While almost every engineering team has considered moving to microservices at some point, the advantages they bring come with serious trade-offs. At QCon London, Alexandra Noonan told how Segment broke up their monolith into microservices, then, a few years later, went back to a monolithic architecture. In Noonan’s words, “If microservices are implemented incorrectly or used as a band-aid without addressing some of the root flaws in your system, you’ll be unable to do new product development because you’re drowning in the complexity.”
Microservices were first introduced to address the limited fault isolation of Segment’s monolith. However, as the company became more successful, and integrated with more external services, the operational overhead of supporting microservices became too much to bear. The decision to move back to a monolith came with a new architecture that considered the pain points around scaling related to company growth. While making sacrifices in modularity, environmental isolation, and visibility, the monolith addressed the major issue of operational overhead, and allowed the engineering team to get back to new feature development.
Noonan explained several key points in the evolution of Segment’s architecture. The problems faced, and the decisions made at the time, sounded familiar to any experienced software engineer. Only with the advantage of hindsight is it clear which decisions could have been better. Noonan explained each major decision point on a timeline, and noted the pros and cons of each state of the system architecture.
In 2013, Segment started with a monolithic architecture. This provided low operational overhead, but lacked environmental isolation. Segment’s functionality is based around integrating data from many different providers. In the monolith, problems connecting to one provider destination could have an adverse effect on all destinations and the entire system.
The lack of isolation within the monolith was addressed by moving to microservices, with one worker service per destination. Microservices also improved modularity and visibility throughout the system, allowing the team to easily see queue lengths and identify problem workers. Noonan pointed out that visibility can be built in to a monolith, but they got it for free with microservices. However, microservices came with increased operational overhead and problems around code reuse.
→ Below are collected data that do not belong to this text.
`src/rtl/mano_pkg.sv`:
```
// mano_pkg: state encoding, opcodes and widths shared by the Mano sequencer.
package mano_pkg;

    localparam int T_W   = 3;
    localparam int OP_W  = 2;
    localparam int CNT_W = 8;

    typedef enum logic [3:0] {
        S_IDLE, S_T0, S_T1, S_T2, S_T3, S_T4, S_T5, S_T6, S_T7, S_HALT
    } state_t;

    localparam logic [OP_W-1:0] OP_NOP = 2'b00;
    localparam logic [OP_W-1:0] OP_LDA = 2'b01;
    localparam logic [OP_W-1:0] OP_MOV = 2'b10;
    localparam logic [OP_W-1:0] OP_HLT = 2'b11;

endpackage

```
`src/rtl/mano_step_latch.sv`:
```
// mano_step_latch: step rising-edge detect feeding a one-deep pending flag; clear wins over a coincident edge.
module mano_step_latch (
    input  logic clk,
    input  logic rst,
    input  logic i_step,
    input  logic i_clr,
    output logic o_pending
);

    logic r_step_q;
    logic r_pend;

    always_ff @(posedge clk or posedge rst) begin
        if (rst) begin
            r_step_q <= 1'b0;
            r_pend   <= 1'b0;
        end else begin
            r_step_q <= i_step;
            r_pend   <= i_clr ? 1'b0 : (i_step & ~r_step_q) ? 1'b1 : r_pend;
        end
    end

    assign o_pending = r_pend;

endmodule

```
`src/rtl/mano_seq_ctrl.sv`:
```
// mano_seq_ctrl: T-state sequencer issuing tick-qualified register-transfer strobes.
// Optional single-step gating with MANO_SEQ_STEP_EN.
module mano_seq_ctrl
    import mano_pkg::*;
(
    input  logic             clk,
    input  logic             rst,
    input  logic             tick,
    input  logic             run,
    input  logic             step,
    input  logic [OP_W-1:0]  ir_op,
    output logic             mar_ld_pc,
    output logic             mar_ld_mbr,
    output logic             pc_inc,
    output logic             mbr_ld_mem,
    output logic             ir_ld,
    output logic             a_ld_mbr,
    output logic             a_ld_r,
    output logic [T_W-1:0]   t_state,
    output logic             busy,
    output logic             halted,
    output logic             instr_done,
    output logic [CNT_W-1:0] retired
);

    state_t             r_state;
    state_t             w_next;
    state_t             w_adv;
    state_t             w_after;
    logic               w_start;
    logic               w_valid;
    logic               w_in_t;
    logic [3:0]         w_tidx;
    logic [CNT_W-1:0]   r_retired;

`ifdef MANO_SEQ_STEP_EN
    logic w_pend;
    mano_step_latch u_step (
        .clk       (clk),
        .rst       (rst),
        .i_step    (step),
        .i_clr     ((w_next == S_T0) && (r_state != S_T0)),
        .o_pending (w_pend)
    );
    assign w_start = run & w_pend;
`else
    logic w_unused_step;
    assign w_unused_step = step;
    assign w_start = run;
`endif

    always_ff @(posedge clk or posedge rst) begin
        if (rst) begin
            r_state   <= S_IDLE;
            r_retired <= '0;
        end else begin
            r_state <= w_next;
            if (instr_done)
                r_retired <= r_retired + 1'b1;
        end
    end

    always_comb begin
        w_after = w_start ? S_T0 : S_IDLE;
        w_adv   = S_IDLE;
        case (r_state)
            S_IDLE: w_adv = w_after;
            S_T0:   w_adv = S_T1;
            S_T1:   w_adv = S_T2;
            S_T2:   w_adv = S_T3;
            S_T3:   w_adv = (ir_op == OP_HLT) ? S_HALT : (ir_op == OP_LDA) ? S_T4 : w_after;
            S_T4:   w_adv = S_T5;
            S_T5:   w_adv = S_T6;
            S_T6:   w_adv = S_T7;
            S_T7:   w_adv = w_after;
            S_HALT: w_adv = S_HALT;
            default: w_adv = S_IDLE;
        endcase
        w_valid = r_state <= S_HALT;
        w_next  = !w_valid ? S_IDLE : tick ? w_adv : r_state;
    end

    always_comb begin
        w_in_t     = (r_state >= S_T0) && (r_state <= S_T7);
        w_tidx     = r_state - S_T0;
        t_state    = w_in_t ? w_tidx[T_W-1:0] : '0;
        busy       = w_in_t;
        halted     = r_state == S_HALT;
        mar_ld_pc  = tick & ((r_state == S_T0) | ((r_state == S_T3) & (ir_op == OP_LDA)));
        mbr_ld_mem = tick & ((r_state == S_T1) | (r_state == S_T4) | (r_state == S_T6));
        pc_inc     = tick & ((r_state == S_T1) | (r_state == S_T4));
        ir_ld      = tick & (r_state == S_T2);
        mar_ld_mbr = tick & (r_state == S_T5);
        a_ld_mbr   = tick & (r_state == S_T7);
        a_ld_r     = tick & (r_state == S_T3) & (ir_op == OP_MOV);
        instr_done = tick & ((r_state == S_T7) |
                     ((r_state == S_T3) & ((ir_op == OP_NOP) | (ir_op == OP_MOV))));
        retired    = r_retired;
    end

endmodule

```
`config.mk`:
```
export PLATFORM = sky130hd
export DESIGN_NAME = mano_seq_ctrl
export DESIGN_NICKNAME = d
export VERILOG_FILES = /design/src/rtl/mano_pkg.sv /design/src/rtl/mano_step_latch.sv /design/src/rtl/mano_seq_ctrl.sv
export SDC_FILE = /design/constraint.sdc
export NUM_CORES = 1
export LEC_CHECK = 0
export ABC_AREA = 0
export ABC_CLOCK_PERIOD_IN_PS = 1900
export CAP_MARGIN = 20
export CORE_MARGIN = 5
export CORE_UTILIZATION = 46
export CTS_BUF_LIST = sky130_fd_sc_hd__clkbuf_8
export DETAILED_ROUTE_END_ITERATION = 12
export GPL_ROUTABILITY_DRIVEN = 0
export GPL_TIMING_DRIVEN = 0
export PLACE_DENSITY_LB_ADDON = 0.05
export SKIP_LAST_GASP = 1
export SLEW_MARGIN = 20
export SYNTH_ARGS = -nofsm -noshare
export SYNTH_HDL_FRONTEND = slang
export SYNTH_SLANG_ARGS = --single-unit
```
`constraint.sdc`:
```
create_clock -name clk -period 1.9 [get_ports clk]
set_input_delay 0.38 -clock clk [delete_from_list [all_inputs] [get_ports clk]]
set_output_delay 0.38 -clock clk [all_outputs]
set_load 0.02 [all_outputs]
```
; ---- Yosys cells after proc, flatten, opt, wreduce, memory -nomap -nowiden
; Index checks and enable logic that the tools add are counted.
[totals]
regBits = 12
in_bits = 7
output_inout_bits = 21
elab_cells = 47
[classes]
add_sub_neg = 2
n_lt_le_gt_ge = 3
n_eq_ne = 13
mux = 7
n_bitwise = 16
n_reduce_logical = 4
[ops]
columns = operator, count
row1 = 4-bit case mux with 9 select lines, 1
row2 = 4-bit by 3-bit equality test with 1-bit output (second input constant), 4
row3 = 4-bit two-way mux, 3
row4 = 1-bit bitwise AND, 11
row5 = 8-bit by 1-bit adder with 8-bit output (second input constant), 1
row6 = 4-bit by 2-bit equality test with 1-bit output (second input constant), 2
row7 = 4-bit equality test (second input constant), 2
row8 = 4-bit less-or-equal comparator (second input constant), 2
row9 = 3-bit two-way mux, 2
row10 = 1-bit OR, 5
row11 = 2-bit equality test (second input constant), 2
row12 = 4-bit by 1-bit equality test with 1-bit output (second input constant), 1
row13 = 4-bit by 1-bit >= comparator with 1-bit output (second input constant), 1
row14 = 4-bit zero test, 1
row15 = 3-bit by 1-bit subtractor with 3-bit output (second input constant), 1
row16 = 2-bit by 1-bit equality test with 1-bit output (second input constant), 1
row17 = 2-bit zero test, 1
row18 = 2-bit != test (second input constant), 1
row19 = 2-bit OR reduction, 1
row20 = 1-bit logical AND, 1
row21 = 1-bit two-way mux, 1

; ---- Depth between registers and ports, before layout
; Gate-level depths: netlist (run 1).
[logic_depth]
depth_word = 6
ltp_mapped = 6
depth_no_buf = 6

; ---- Least setup slack after synthesis (run 1)
; OpenSTA, ideal clock, no wires.
[synth_timing]
path_type = flip-flop to output port
start = register r_state[0]
end = output a_ld_r
t_arrival_ps = 1551
required_ps = 1520
slack_ps = -31
path_stages_with_launch = 5
path_cell_list = dfrtp_1 inv_1 ha_1 nand2_1 nor4_1
[synth_between]
elab_chain_len = 3
[synth_lines]
columns = element, line_no
row1 = "start, declared", mano_seq_ctrl.sv:26  ; state_t r_state;
row2 = "start signal, assigned", mano_seq_ctrl.sv:57  ; r_state <= w_next;
row3 = 4-bit by 3-bit equality test with 1-bit output, mano_seq_ctrl.sv:95  ; a_ld_r = tick & (r_state == S_T3) & (ir_op == OP_MOV);
row4 = 1-bit bitwise AND (2 in series), mano_seq_ctrl.sv:95
row5 = "end, declared", mano_seq_ctrl.sv:18  ; output logic a_ld_r,
; Every way passes these cells.

; ---- Worst setup path after layout (run 1)
[layout_timing]
start = register r_state[0]
end = output t_state[2]
[layout_between]
elab_chain_len = 3
[layout_lines]
columns = element, line_no
row1 = 4-bit by 1-bit >= comparator with 1-bit output or 4-bit less-or-equal comparator (tied branches), mano_seq_ctrl.sv:84  ; w_in_t = (r_state >= S_T0) && (r_state <= S_T7);
row2 = 1-bit logical AND, mano_seq_ctrl.sv:84
row3 = 3-bit two-way mux *, mano_seq_ctrl.sv:86  ; t_state = w_in_t ? w_tidx[T_W-1:0] : '0;
row4 = "end, declared", mano_seq_ctrl.sv:19  ; output logic [T_W-1:0] t_state,
; Every way passes the cells marked *; elsewhere a longest branch is shown, timed or not.

==> flow_metrics.tcl, run 1 <==
set metrics [dict create \
    period_needed_ns 2.00 \
    drt-wirelength-per-cell_um 14.4 \
    fin_nets 151 \
    drt_first_pass_iters 4 \
    fp.dieH_um 52.7 \
    die_area_mm2 0.00278 \
    path_class "flip-flop to output port" \
    synth_mux_area_share_pct 2.54 \
    start_util_pct 48.6 \
    setup_viol 5 \
    finalSetupTns_ns -0.413 \
    cts-root-buf "clkbuf_8" \
    cts_tree "done" \
    end_kind "output port" \
    grt_pass1_vias 761 \
    slowest_stage "dfrtp_2" \
    rsz0062_at_grt "true" \
    cts_max_level 1 \
    core_area_mm2 0.00173 \
    grt_util_all_layers_pct 16.5 \
    required_ns 1.52 \
    grt_max_degree 13 \
    synth.area.top_cells "dfrtp_1 (36%), ha_1 (10%), xnor2_1 (7.3%)" \
    synth_top_family_by_area "simple AND/OR/NAND/NOR gates" \
    p_leak_nw 0.608 \
    via_count 859 \
    post-route-period-util_pct 105 \
    synth_cell_types 27 \
    peakVddDrop_mv 1.42 \
    clk_latency_ns 0.24 \
    synth_adder_area_share_pct 10.4 \
    yosys.area_share.simple_pct 26.0 \
    synth-warning-count 0 \
    ios 28 \
    multiInputGateArea_um2 611 \
    crit_path_max_fanout 5 \
    synth_seq_cells 12 \
    max_stage_delay_ns 0.46 \
    viasPerCell 5.34 \
    timing.rr.start "r_state[0]" \
    drc 0 \
    syn-cell-area_um2 838 \
    power_density_mw_per_mm2 1540 \
    dp_hpwl_mm 1.48 \
    clk_pin_slew_ns 0.05 \
    utilization_pct 77.9 \
    violations "negative setup slack" \
    cap_viol_max_count 0 \
    fmax_mhz 500 \
    synth_xor_area_share_pct 8.36 \
    postSynthAreaPerCell_um2 8.73 \
    port_buffers 26 \
    syn_inst 96 \
    skew_ns 0.00157 \
    cts.path.max_buffers 2 \
    postPlaceCellArea_mm2 0.00114 \
    numCtsBuffers 3 \
    post-route-cell-area_mm2 0.00135 \
    crit_chain "inv_4 -> ha_4 -> nor3b_4 -> nor2_2 -> a21oi_2 -> nor2_1 -> buf_4" \
    ys_seq_area_share_pct 35.8 \
    final-hold-violation-count 0 \
    die_w_um 52.7 \
    status "complete, but fails checks" \
    synth_top_area_share_pct 35.8 \
    grt_pass1_wl_mm 3.39 \
    row_count 15 \
    ant_nets 0 \
    reg2reg_depth 6 \
    reg2reg_to "retired[1]" \
    syn_to_final_growth_pct 60.4 \
    drive_above_1_share_pct 36.8 \
    n_fill_cell 143 \
    regArea_um2 304 \
    synth_compound_area_share_pct 13.3 \
    synth_top_cell_by_area "dfrtp_1" \
    worst_pin_slew_ns 0.452 \
    drtIter0Drc 30 \
    crit_buf_inv 2 \
    drv_slew 0 \
    syn_nets 110 \
    start_kind "flip-flop" \
    drt_wl_total_mm 2.32 \
    grt.overflow.total 0 \
    hold_class "input port to async pin" \
    antenna_found_initial 0 \
    r2r_setup_slack_ns 0.28 \
    crit_family "flip-flops" \
    critPathArrivalTime_ns 1.62 \
    relSlewSlack_pct 69.9 \
    clock_sinks 12 \
    fin_ws_ns -0.0984 \
    num_antenna_cells 0 \
]
[layout by cell type (no fill, tap or decap), types with 2 or more instances in the layout]
master / count
a21oi_1: 3
a31o_2: 2
a31oi_1: 2
and2_1: 3
and3_1: 2
buf_2: 4
buf_4: 14
buf_6: 3
clkbuf_2: 3
clkbuf_8: 4
clkdlybuf4s50_1: 11
dfrtp_1: 9
dfrtp_2: 3
ha_1: 3
ha_4: 4
inv_1: 4
inv_4: 2
nand2_1: 3
nand2b_1: 3
nand3_1: 4
nand4_1: 2
nor2_1: 12
nor2b_1: 3
nor3_1: 3
o21ai_0: 5
xnor2_1: 7
[metal layers]
| layer | share of wire (%) | vias to the layer above | global-route usage (%) |
|---|---|---|---|
| li1 | - | 407 | - |
| met1 | 43 | 402 | 22.1 |
| met2 | 45 | 42 | 24.8 |
| met3 | 8.7 | 8 | 6.27 |
| met4 | 3.2 | 0 | 3.83 |
| met5 | 0 | - | 0 |
[power breakdown]
part	switching, W	internal (W)	total (W)	leakage [nW]
logic	0.000731	0.000643	0.00137	0.422
registers	0.0000957	0.000322	0.000417	0.157
clock network	0.0000913	0.000183	0.000274	0.0288
[synthesized netlist by cell type, drive strengths merged]
library cell,instances
a2111o,1
a21oi,5
a31o,2
a31oi,2
and2,3
and3,2
clkbuf,2
dfrtp,12
ha,7
inv,6
mux2,1
mux2i,1
nand2,5
nand2b,4
nand3,4
nand4,2
nor2,13
nor2b,3
nor3,4
nor3b,1
nor4,1
o21ai,5
o32ai,1
or3b,1
xnor2,7
xor2,1
[how the worst max path moves through the flow]
stage	startpoint	end	slack [ns]	cells past startpoint
after floorplan	r_state[0]	mbr_ld_mem	0.13	5
after global placement	ir_op[0]	instr_done	-0.76	4
after detailed placement	ir_op[0]	instr_done	-0.75	4
after CTS	ir_op[0]	instr_done	-0.21	4
after global routing	r_state[0]	t_state[0]	-0.21	7
final	r_state[0]	t_state[2]	-0.1	7
[repair_timing]
action	4_1_cts	5_1_grt
pin swaps	1	7
endpoints found under the setup margin	13	14
buffers inserted	2	8
gates resized for setup	55	35
hold buffers	0	0
[worst reg2reg max path, cell delays in order (launching register included)]
cell,delay (ns)
dfrtp_2,0.46
inv_4,0.12
ha_4,0.18
nand2_2,0.10
a21oi_4,0.14
buf_4,0.18
mux2_2,0.33
[flip-flops by register name, summed over array words and instances, names as in the netlist]
register / count
retired: 8
r_state: 4
[metrics by stage]
step	cells	hold WS (ns)	worst slack, ns	power [W]
2_1_floorplan	96	0.245	0.129	0.00107
3_3_place_gp	147	0.459	-0.756	0.00146
3_5_place_dp	147	0.462	-0.745	0.00147
4_1_cts	153	0.463	-0.209	0.00181
5_1_grt	161	0.495	-0.208	0.00219
6_report	161	0.450	-0.0984	0.00207
[cell type report]
type	instances	area share (%)
inverters	6	2.05
clock buffers	4	4.09
plain buffers	2	0.930
well taps	25	2.33
multi-input cells	76	45.4
repair buffers	36	22.6
flip-flops and latches	12	22.6
[cell families after synthesis]
logic type | count (synthesis)
AOI/OAI and AO/OA | 16
xor gates and xnor gates | 8
adders and majority gates | 7
buffers and inverters | 8
DFF | 12
muxes | 2
and+or+nand+nor | 43
Power figures use the tool's default switching activity.
==> inputs of run 2 (changes only) <==
ABC_CLOCK_PERIOD_IN_PS = 2130   (was 1900)
clock period = 2.13 ns   (was 1.9 ns; I/O delays follow)
==> flow_metrics.tcl, run 2 (synthesized netlist as in run 1, its figures left out) <==
set metrics [dict create \
    die_area_mm2 0.00278 \
    relSlewSlack_pct 69.9 \
    drv_slew 0 \
    skew_ns 0.00155 \
    core_area_mm2 0.00173 \
    wl_met3_um 146 \
    hold_class "flip-flop to flip-flop" \
    viasPerCell 5.19 \
    totalPowerFinal_w 0.00159 \
    met1_length_um 977 \
    start_kind "flip-flop" \
    peakVddDrop_mv 1.06 \
    n_fill_cell 152 \
    post-route-cell-area_mm2 0.00123 \
    cts_max_level 1 \
    cap_viol_max_count 0 \
    route.met2.wl_um 914 \
    drive_above_1_share_pct 25.6 \
    numCtsBuffers 3 \
    drt-wirelength-per-cell_um 13.2 \
    grt.overflow.total 0 \
    cts-root-buf "clkbuf_8" \
    drt_first_pass_iters 4 \
    clk_pin_slew_ns 0.05 \
    postPlaceCellArea_mm2 0.00113 \
    cts.path.max_buffers 2 \
    die_w_um 52.7 \
    grt_pass1_vias 790 \
    fmax_mhz 483 \
    fp.dieH_um 52.7 \
    ant_nets 0 \
    p_leak_nw 0.563 \
    worst_pin_slew_ns 0.451 \
    final_cell_mix "nor2_1 (13), clkdlybuf4s50_1 (11), dfrtp_1 (11)" \
    required_ns 1.70 \
    critPathArrivalTime_ns 1.65 \
    final_common_cell "nor2_1" \
    grt_pass1_wl_mm 3.45 \
    clock_sinks 12 \
    fin_nets 144 \
    drc 0 \
    grt_max_degree 13 \
    setup_viol 0 \
    status "finished, final reports clean" \
    final-hold-violation-count 0 \
    largest_reg_flops 8 \
    crit_path_max_fanout 5 \
    rsz0062_at_grt "true" \
    ios 28 \
    dr.max_layer_used "met3" \
    holdBufCountCts 0 \
    dp_hpwl_mm 1.48 \
    via_count 800 \
    clk_latency_ns 0.24 \
    num_antenna_cells 0 \
    port_buffers 26 \
    end_kind "output port" \
    grt_util_all_layers_pct 16.8 \
    syn_to_final_growth_pct 47.2 \
    row_count 15 \
    drtIter0Drc 10 \
    antenna_found_initial 0 \
    drt_wl_total_mm 2.04 \
    hold-worst-slack_ns 0.467 \
    start_util_pct 48.6 \
    power_density_mw_per_mm2 1290 \
    path_class "flip-flop to output port" \
    period_needed_ns 2.07 \
    post-route-period-util_pct 97.3 \
    cts_tree "done" \
]
==> run 2: changes by cell type in the layout (fill, tap and decap cells not counted), sizes merged <==
cell	previous run	this run
dlygate4sd2	1	6
buf	21	9
clkdlybuf4s15	1	2
clkbuf	7	6
==> run 2: power breakdown <==
group	internal [W]	switching, W
Clock	0.000163	0.0000803
Combinational	0.000419	0.000581
Sequential	0.000283	0.0000600
==> run 2: worst max-delay path, stage by stage (launching register included) <==
cell             delay, ns
dfrtp_2               0.43
inv_2                 0.12
ha_4                  0.18
nand2_1               0.14
nor4_2                0.25
clkdlybuf4s15_2       0.29
==> run 2: final timing paths <==
path,start,to,slack [ns],cells after the start
worst max-delay path,r_state[0],a_ld_r,0.06,5
worst min-delay path,retired[7],retired[7],0.47,1
worst max register to register,r_state[0],retired[1],0.49,6
worst min register to register,retired[7],retired[7],0.47,1
max in group asynchronous,rst,r_state[0],1.30,2
min in group asynchronous,rst,r_state[2],0.49,2
==> run 2: cell type report <==
| cell class | count | area [um2] | share of cell area, % |
|---|---|---|---|
| Buffer | 2 | 12.5 | 1.01 |
| Clock buffer | 4 | 55.1 | 4.46 |
| Inverter | 6 | 22.5 | 1.83 |
| Multi-Input combinational cell | 76 | 561 | 45.4 |
| Sequential cell | 12 | 302 | 24.4 |
| Tap cell | 25 | 31.3 | 2.54 |
| Timing Repair Buffer | 29 | 250 | 20.3 |
==> run 2: stage by stage <==
step,worst slack [ns],cells,setup TNS [ns],util [%]
final,0.0582,154,0,71.4
after global routing,-0.0212,154,-0.0212,71.4
after CTS,-0.0782,154,-0.121,72.0
after detailed placement,-0.616,147,-3.59,65.4
after global placement,-0.600,147,-3.30,65.4
after floorplan,0.153,96,0,-
==> run 2: routing by layer <==
metal  global-route usage [%]  up-vias
li1                         -      398
met1                     21.4      375
met2                     25.4       27
met3                     6.55        0
met4                     6.38        0
met5                        0        -
==> run 2: timing repair <==
action / in CTS / in global routing
gates resized for setup: 42 / 13
setup buffers: 3 / 0
setup endpoints to repair: 13 / 9
pin swaps: 2 / 1
==> inputs of run 3 (changes only) <==
CORE_MARGIN = default   (was 5)
==> flow_metrics.tcl, run 3 (synthesized netlist as in run 1, its figures left out) <==
set metrics [dict create \
    drv_slew 0 \
    drtIter0Drc 25 \
    ant_nets 0 \
    via_count 813 \
    cts.path.max_buffers 2 \
    row_count 15 \
    final_cell_mix "nor2_1 (13), clkdlybuf4s50_1 (11), dfrtp_1 (11)" \
    finalSetupTns_ns 0 \
    die_area_mm2 0.00200 \
    core_area_mm2 0.00171 \
    seq_power_share_pct 21.4 \
    p_leak_nw 0.576 \
    dp_hpwl_mm 1.33 \
    internal_power_w 0.000897 \
    power_density_mw_per_mm2 1290 \
    grt_pass1_vias 662 \
    die_w_um 44.7 \
    worst_pin_slew_ns 0.448 \
    syn_to_final_growth_pct 48.2 \
    viasPerCell 5.21 \
    port_buffers 26 \
    drt_first_pass_iters 4 \
    grt_max_degree 13 \
    drt_wl_total_mm 1.89 \
    cts_tree "done" \
    grt_util_all_layers_pct 20.3 \
    period_needed_ns 2.09 \
    cts-root-buf "clkbuf_8" \
    peakVddDrop_mv 1.15 \
    required_ns 1.70 \
    power_frac_comb_pct 63.2 \
    crit_path_max_fanout 6 \
    power_frac_clock_pct 15.4 \
    clk_pin_slew_ns 0.05 \
    final-hold-violation-count 0 \
    drt-wirelength-per-cell_um 12.1 \
    switchingPower_w 0.000706 \
    largest_reg_flops 8 \
    ios 28 \
    final_common_cell "nor2_1" \
    fmax_mhz 477 \
    post-route-period-util_pct 98.3 \
    start_util_pct 49.1 \
    hold_class "flip-flop to flip-flop" \
    critPathArrivalTime_ns 1.67 \
    start_kind "flip-flop" \
    status "finished, final reports clean" \
    end_kind "output port" \
    setup_viol 0 \
    multiInputGateArea_um2 544 \
    skew_ns 0.00260 \
    grt.overflow.total 0 \
    hold-worst-slack_ns 0.477 \
    clk_latency_ns 0.24 \
    drc 0 \
    regArea_um2 302 \
    path_class "flip-flop to output port" \
    cap_viol_max_count 0 \
    fin_nets 146 \
    n_fill_cell 143 \
    fp.dieH_um 44.7 \
    relSlewSlack_pct 70.1 \
    numCtsBuffers 3 \
    drive_above_1_share_pct 25.2 \
    cts_max_level 1 \
    clock_sinks 12 \
    antenna_found_initial 0 \
    rsz0062_at_grt "true" \
    p_sw_share_pct 44.0 \
    num_antenna_cells 0 \
    grt_pass1_wl_mm 2.91 \
]
[run 3: worst max-delay path, cell delays in order, from the launching register on]
cell and delay (ns):
dfrtp_1 0.40, inv_2 0.09, ha_2 0.22, mux2i_1 0.14, nor2_1 0.07, a31o_2 0.20
dlygate4sd2_1 0.31
[run 3: cell type report]
cell class,count,share of cell area (%)
buffer,2,1.01
multi-input combinational,76,43.8
timing repair buffer,31,22.2
clock buffer,4,4.43
tap,25,2.52
inverter,6,1.81
sequential,12,24.3
[run 3: per-layer routing]
layer	GRT usage (%)	vias up	wire length, um
met1	28.7	380	898
met2	28.2	28	846
met3	7.20	5	126
met5	0	-	0
li1	-	400	-
met4	8.48	0	20
[run 3: power groups by stage]
| stage | combinational, W | clock, W | sequential (W) |
|---|---|---|---|
| 4_1_cts | 0.00101 | 0.000253 | 0.000343 |
| 3_3_place_gp | 0.000943 | 0 | 0.000345 |
| 2_1_floorplan | 0.000588 | 0 | 0.000361 |
| 6_report | 0.00101 | 0.000246 | 0.000343 |
| 3_5_place_dp | 0.000948 | 0 | 0.000349 |
| 5_1_grt | 0.00111 | 0.000260 | 0.000355 |
[run 3: repair_timing]
action                                 4_1_cts  5_1_grt
hold buffers                                 0        0
pin swaps                                    0        1
gates resized for setup                     41        5
setup buffers                                3        2
setup endpoints to repair                   13        7
endpoints found under the hold margin        0        0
A period of hypergrowth at Segment, around 2016-2017, added over 50 new destinations, about three per month. Having a code repository for each service was manageable for a handful of destination workers, but became a problem as the scale increased. Shared libraries were created to provide behavior that was similar for all workers. However, this created a new bottleneck, where changes to the shared code could require a week of developer effort, mostly due to testing constraints. Creating versions of the shared libraries made code changes quicker to implement, but reversed the benefit the shared code was intended to provide.
Noonan pointed out the limitations of a one-size-fits-all approach to their microservices. Because there was so much effort required just to add new services, the implementations were not customized. One auto-scaling rule was applied to all services, despite each having vastly different load and CPU resource needs. Also, a proper solution for true fault isolation would have been one microservice per queue per customer, but that would have required over 10,000 microservices.
The decision in 2017 to move back to a monolith considered all the trade-offs, including being comfortable with losing the benefits of microservices. The resulting architecture, named Centrifuge, is able to handle billions of messages per day sent to dozens of public APIs. There is now a single code repository, and all destination workers use the same version of the shared library. The larger worker is better able to handle spikes in load. Adding new destinations no longer adds operational overhead, and deployments only take minutes. Most important for the business, they were able to start building new products again. The team felt all these benefits were worth the reduced modularity, environmental isolation, and visibility that came for free with microservices.
QCon attendees discussing the presentation sounded like typical engineers joining a project with a long history. Quick remarks such as, “Well, obviously you shouldn’t do what they did,” were countered with voices of experience pointing out that most decisions are made based on the best information available at the time. One of the key takeaways was that spending a few days or weeks to do more analysis could avoid a situation that takes years to correct.